- **Task directions**
Would you please copy the part of the material below that opens with the line containing "sky130_fd_sc_hd__a31oi_1,0.15" and closes with the line containing "floorplan: i_rs1Addr[2] /"? Copy it exactly, and only it.
(Source material Opens)
File: config.mk
export PLATFORM = sky130hd
export DESIGN_NAME = bb_phase_detector_acc
export DESIGN_NICKNAME = d
export VERILOG_FILES = /design/src/rtl/bb_phase_detector_acc.sv
export SDC_FILE = /design/constraint.sdc
export NUM_CORES = 1
export LEC_CHECK = 0
export CAP_MARGIN = 20
export CORE_MARGIN = 1.5
export CORE_UTILIZATION = 53
export CTS_BUF_LIST = sky130_fd_sc_hd__clkbuf_16
export DETAILED_ROUTE_END_ITERATION = 7
export GPL_TIMING_DRIVEN = 1
export PLACE_DENSITY = 0.88
export SLEW_MARGIN = 20
export SYNTH_ARGS = -nofsm -noshare
export SYNTH_HDL_FRONTEND = slang
export SYNTH_SLANG_ARGS = --single-unit
File: constraint.sdc
create_clock -name i_clk -period 3.3 [get_ports i_clk]
set_clock_uncertainty 0.2 [all_clocks]
set_input_delay 0.33 -clock i_clk [delete_from_list [all_inputs] [get_ports i_clk]]
set_output_delay 0.33 -clock i_clk [all_outputs]
set_load 0.02 [all_outputs]
File: src/rtl/bb_phase_detector_acc.sv
// bb_phase_detector_acc: Alexander bang-bang phase detector with a
// thresholded vote accumulator producing CDR up/down pulses.
module bb_phase_detector_acc #(
    parameter int CNT_W = 6,
    parameter int ACC_W = 5,
    parameter int THR   = 4
) (
    input  logic             i_clk,
    input  logic             i_rst,
    input  logic             i_phase,
    input  logic [CNT_W-1:0] i_nb_P,
    input  logic             i_acc_clr,
    output logic             o_T,
    output logic             o_E,
    output logic             o_valid,
    output logic             o_up,
    output logic             o_dn,
    output logic [ACC_W-1:0] o_acc
);

    if (THR < 1 || THR > (2 ** (ACC_W - 1)) - 1) begin : g_thr_chk
        $error("THR must be in 1..2^(ACC_W-1)-1");
    end

    localparam logic [ACC_W:0] THR_P = (ACC_W + 1)'(THR);
    localparam logic [ACC_W:0] THR_N = ~THR_P + 1'b1;

    logic [CNT_W-1:0] cnt;
    logic [CNT_W-1:0] per;
    logic [CNT_W-1:0] per_in;
    logic [CNT_W-1:0] half;
    logic             m;
    logic             d_prev;
    logic             primed;
    logic [ACC_W-1:0] acc;
    logic [ACC_W:0]   vote;
    logic [ACC_W:0]   nxt;
    logic             wrap;
    logic             eval;
    logic             t_new;
    logic             e_new;

    assign per_in = (i_nb_P < CNT_W'(2)) ? CNT_W'(2) : i_nb_P;
    assign half   = per >> 1;
    assign wrap   = (cnt == per - 1'b1);
    assign eval   = (cnt == '0) && primed;
    assign t_new  = d_prev ^ i_phase;
    assign e_new  = d_prev ^ m;
    assign o_acc  = acc;

    always_comb begin
        vote = '0;
        if (eval && t_new) begin
            vote = e_new ? (ACC_W + 1)'(1) : '1;
        end
        nxt = {acc[ACC_W-1], acc} + vote;
    end

    always_ff @(posedge i_clk) begin
        if (!i_rst) begin
            cnt     <= '0;
            per     <= CNT_W'(2);
            m       <= 1'b0;
            d_prev  <= 1'b0;
            primed  <= 1'b0;
            o_T     <= 1'b0;
            o_E     <= 1'b0;
            o_valid <= 1'b0;
            o_up    <= 1'b0;
            o_dn    <= 1'b0;
            acc     <= '0;
        end else begin
            o_valid <= 1'b0;
            o_up    <= 1'b0;
            o_dn    <= 1'b0;
            cnt     <= wrap ? '0 : cnt + 1'b1;
            // first edge after reset takes its period directly from the port
            if (wrap || (cnt == '0 && !primed)) begin
                per <= per_in;
            end
            if (cnt == half) begin
                m <= i_phase;
            end
            if (cnt == '0) begin
                d_prev <= i_phase;
                primed <= 1'b1;
            end
            if (eval) begin
                o_valid <= 1'b1;
                o_T     <= t_new;
                o_E     <= e_new;
            end
            if (i_acc_clr) begin
                acc <= '0;
            end else if (nxt == THR_P) begin
                acc  <= '0;
                o_up <= 1'b1;
            end else if (nxt == THR_N) begin
                acc  <= '0;
                o_dn <= 1'b1;
            end else begin
                acc <= nxt[ACC_W-1:0];
            end
        end
    end

endmodule
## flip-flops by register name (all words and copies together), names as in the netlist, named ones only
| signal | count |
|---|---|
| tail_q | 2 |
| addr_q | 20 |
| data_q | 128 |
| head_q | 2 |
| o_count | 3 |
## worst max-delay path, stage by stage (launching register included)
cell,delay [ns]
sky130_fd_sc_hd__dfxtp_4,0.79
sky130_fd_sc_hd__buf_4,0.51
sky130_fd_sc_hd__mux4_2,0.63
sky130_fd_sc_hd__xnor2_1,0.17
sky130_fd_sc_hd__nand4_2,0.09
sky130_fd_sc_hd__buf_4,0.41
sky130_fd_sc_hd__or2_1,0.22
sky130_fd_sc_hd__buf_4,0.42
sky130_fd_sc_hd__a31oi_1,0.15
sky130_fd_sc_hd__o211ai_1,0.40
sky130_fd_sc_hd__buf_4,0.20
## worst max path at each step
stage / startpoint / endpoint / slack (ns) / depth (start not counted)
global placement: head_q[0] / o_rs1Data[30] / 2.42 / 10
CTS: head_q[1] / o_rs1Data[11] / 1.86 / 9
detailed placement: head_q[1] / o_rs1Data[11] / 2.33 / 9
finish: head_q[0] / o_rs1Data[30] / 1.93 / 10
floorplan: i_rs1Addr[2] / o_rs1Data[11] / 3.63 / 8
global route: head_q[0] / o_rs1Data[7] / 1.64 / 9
### src/rtl/adpcm_sr_dq_update.sv
`default_nettype none
// ============================================================================
// Module   : adpcm_sr_dq_update
// Purpose  : Reconstructs SR = SE + DQ (ADDB form). Converts DQ and SR to the
//            11-bit float format used by the predictor (FLOATA/FLOATB) with a
//            fixed-length serial normaliser, then shifts both values into the
//            DQ1..DQ6 / SR1..SR2 history lines.
// Revision : 1.0 - initial release
// ============================================================================
module adpcm_sr_dq_update (
  input  logic        clk,
  input  logic        reset,
  input  logic        start,
  input  logic [15:0] DQ,
  input  logic [14:0] SE,
  output logic        done,
  output logic [15:0] SR,
  output logic [10:0] DQ1,
  output logic [10:0] DQ2,
  output logic [10:0] DQ3,
  output logic [10:0] DQ4,
  output logic [10:0] DQ5,
  output logic [10:0] DQ6,
  output logic [10:0] SR1,
  output logic [10:0] SR2
);

  typedef enum logic [1:0] {
    IDLE   = 2'd0,
    LOAD   = 2'd1,
    NORM   = 2'd2,
    UPDATE = 2'd3
  } state_t;

  // G.726 initial value of every history entry
  localparam logic [10:0] C_HIST_INIT = 11'd32;
  // Index of the last normalisation cycle (15 cycles: 0..14)
  localparam logic [3:0]  C_NORM_LAST = 4'd14;

  state_t      state_q, state_d;
  logic [15:0] dq_in_q, dq_in_d;
  logic [14:0] se_in_q, se_in_d;
  logic [15:0] sr_q, sr_d;
  logic [14:0] dq_mag_q, dq_mag_d, sr_mag_q, sr_mag_d;
  logic [3:0]  dq_exp_q, dq_exp_d, sr_exp_q, sr_exp_d;
  logic        dq_sign_q, dq_sign_d, sr_sign_q, sr_sign_d;
  logic        dq_zero_q, dq_zero_d, sr_zero_q, sr_zero_d;
  logic [3:0]  cnt_q, cnt_d;
  logic [10:0] dq_hist_q [6];
  logic [10:0] dq_hist_d [6];
  logic [10:0] sr_hist_q [2];
  logic [10:0] sr_hist_d [2];

  logic [15:0] w_dq_neg, w_dqi, w_sei, w_sr_sum;
  logic [14:0] w_sr_mag;
  logic [10:0] w_dq_float, w_sr_float;

  // Reconstruction arithmetic on the captured operands and float packing
  always_comb begin
    w_dq_neg   = 16'd0 - {1'b0, dq_in_q[14:0]};
    w_dqi      = dq_in_q[15] ? w_dq_neg : dq_in_q;
    w_sei      = {se_in_q[14], se_in_q};
    w_sr_sum   = w_dqi + w_sei;
    // SR = 0x8000 folds to magnitude 0, matching the reference's 15-bit mask
    w_sr_mag   = w_sr_sum[15] ? (15'd0 - w_sr_sum[14:0]) : w_sr_sum[14:0];
    w_dq_float = {dq_sign_q, dq_exp_q, dq_zero_q ? 6'd32 : dq_mag_q[14:9]};
    w_sr_float = {sr_sign_q, sr_exp_q, sr_zero_q ? 6'd32 : sr_mag_q[14:9]};
  end

  // Next-state and datapath update for each phase of an operation
  always_comb begin
    state_d   = state_q;
    dq_in_d   = dq_in_q;
    se_in_d   = se_in_q;
    sr_d      = sr_q;
    dq_mag_d  = dq_mag_q;
    sr_mag_d  = sr_mag_q;
    dq_exp_d  = dq_exp_q;
    sr_exp_d  = sr_exp_q;
    dq_sign_d = dq_sign_q;
    sr_sign_d = sr_sign_q;
    dq_zero_d = dq_zero_q;
    sr_zero_d = sr_zero_q;
    cnt_d     = cnt_q;
    dq_hist_d = dq_hist_q;
    sr_hist_d = sr_hist_q;
    case (state_q)
      IDLE: begin
        if (start) begin
          dq_in_d = DQ;
          se_in_d = SE;
          state_d = LOAD;
        end
      end
      LOAD: begin
        sr_d      = w_sr_sum;
        dq_mag_d  = dq_in_q[14:0];
        sr_mag_d  = w_sr_mag;
        dq_sign_d = dq_in_q[15];
        sr_sign_d = w_sr_sum[15];
        dq_zero_d = (dq_in_q[14:0] == 15'd0);
        sr_zero_d = (w_sr_mag == 15'd0);
        dq_exp_d  = 4'd15;
        sr_exp_d  = 4'd15;
        cnt_d     = 4'd0;
        state_d   = NORM;
      end
      NORM: begin
        // Fixed cycle count keeps the latency independent of the data
        if (!dq_mag_q[14] && (dq_exp_q != 4'd0)) begin
          dq_mag_d = {dq_mag_q[13:0], 1'b0};
          dq_exp_d = dq_exp_q - 4'd1;
        end
        if (!sr_mag_q[14] && (sr_exp_q != 4'd0)) begin
          sr_mag_d = {sr_mag_q[13:0], 1'b0};
          sr_exp_d = sr_exp_q - 4'd1;
        end
        cnt_d = cnt_q + 4'd1;
        if (cnt_q == C_NORM_LAST) begin
          state_d = UPDATE;
        end
      end
      UPDATE: begin
        for (int i = 5; i > 0; i--) begin
          dq_hist_d[i] = dq_hist_q[i-1];
        end
        dq_hist_d[0] = w_dq_float;
        sr_hist_d[1] = sr_hist_q[0];
        sr_hist_d[0] = w_sr_float;
        state_d      = IDLE;
      end
      default: state_d = IDLE;
    endcase
  end

  // State and datapath registers; reset aborts any operation in flight
  always_ff @(posedge clk or negedge reset) begin
    if (!reset) begin
      state_q   <= IDLE;
      dq_in_q   <= 16'd0;
      se_in_q   <= 15'd0;
      sr_q      <= 16'd0;
      dq_mag_q  <= 15'd0;
      sr_mag_q  <= 15'd0;
      dq_exp_q  <= 4'd0;
      sr_exp_q  <= 4'd0;
      dq_sign_q <= 1'b0;
      sr_sign_q <= 1'b0;
      dq_zero_q <= 1'b0;
      sr_zero_q <= 1'b0;
      cnt_q     <= 4'd0;
      for (int i = 0; i < 6; i++) begin
        dq_hist_q[i] <= C_HIST_INIT;
      end
      for (int i = 0; i < 2; i++) begin
        sr_hist_q[i] <= C_HIST_INIT;
      end
    end else begin
      state_q   <= state_d;
      dq_in_q   <= dq_in_d;
      se_in_q   <= se_in_d;
      sr_q      <= sr_d;
      dq_mag_q  <= dq_mag_d;
      sr_mag_q  <= sr_mag_d;
      dq_exp_q  <= dq_exp_d;
      sr_exp_q  <= sr_exp_d;
      dq_sign_q <= dq_sign_d;
      sr_sign_q <= sr_sign_d;
      dq_zero_q <= dq_zero_d;
      sr_zero_q <= sr_zero_d;
      cnt_q     <= cnt_d;
      dq_hist_q <= dq_hist_d;
      sr_hist_q <= sr_hist_d;
    end
  end

  assign done = (state_q == IDLE);
  assign SR   = sr_q;
  assign DQ1  = dq_hist_q[0];
  assign DQ2  = dq_hist_q[1];
  assign DQ3  = dq_hist_q[2];
  assign DQ4  = dq_hist_q[3];
  assign DQ5  = dq_hist_q[4];
  assign DQ6  = dq_hist_q[5];
  assign SR1  = sr_hist_q[0];
  assign SR2  = sr_hist_q[1];

endmodule
`default_nettype wire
(Source material Closes)
- **Output of the exercise**
sky130_fd_sc_hd__a31oi_1,0.15
sky130_fd_sc_hd__o211ai_1,0.40
sky130_fd_sc_hd__buf_4,0.20
## worst max path at each step
stage / startpoint / endpoint / slack (ns) / depth (start not counted)
global placement: head_q[0] / o_rs1Data[30] / 2.42 / 10
CTS: head_q[1] / o_rs1Data[11] / 1.86 / 9
detailed placement: head_q[1] / o_rs1Data[11] / 2.33 / 9
finish: head_q[0] / o_rs1Data[30] / 1.93 / 10
floorplan: i_rs1Addr[2] / o_rs1Data[11] / 3.63 / 8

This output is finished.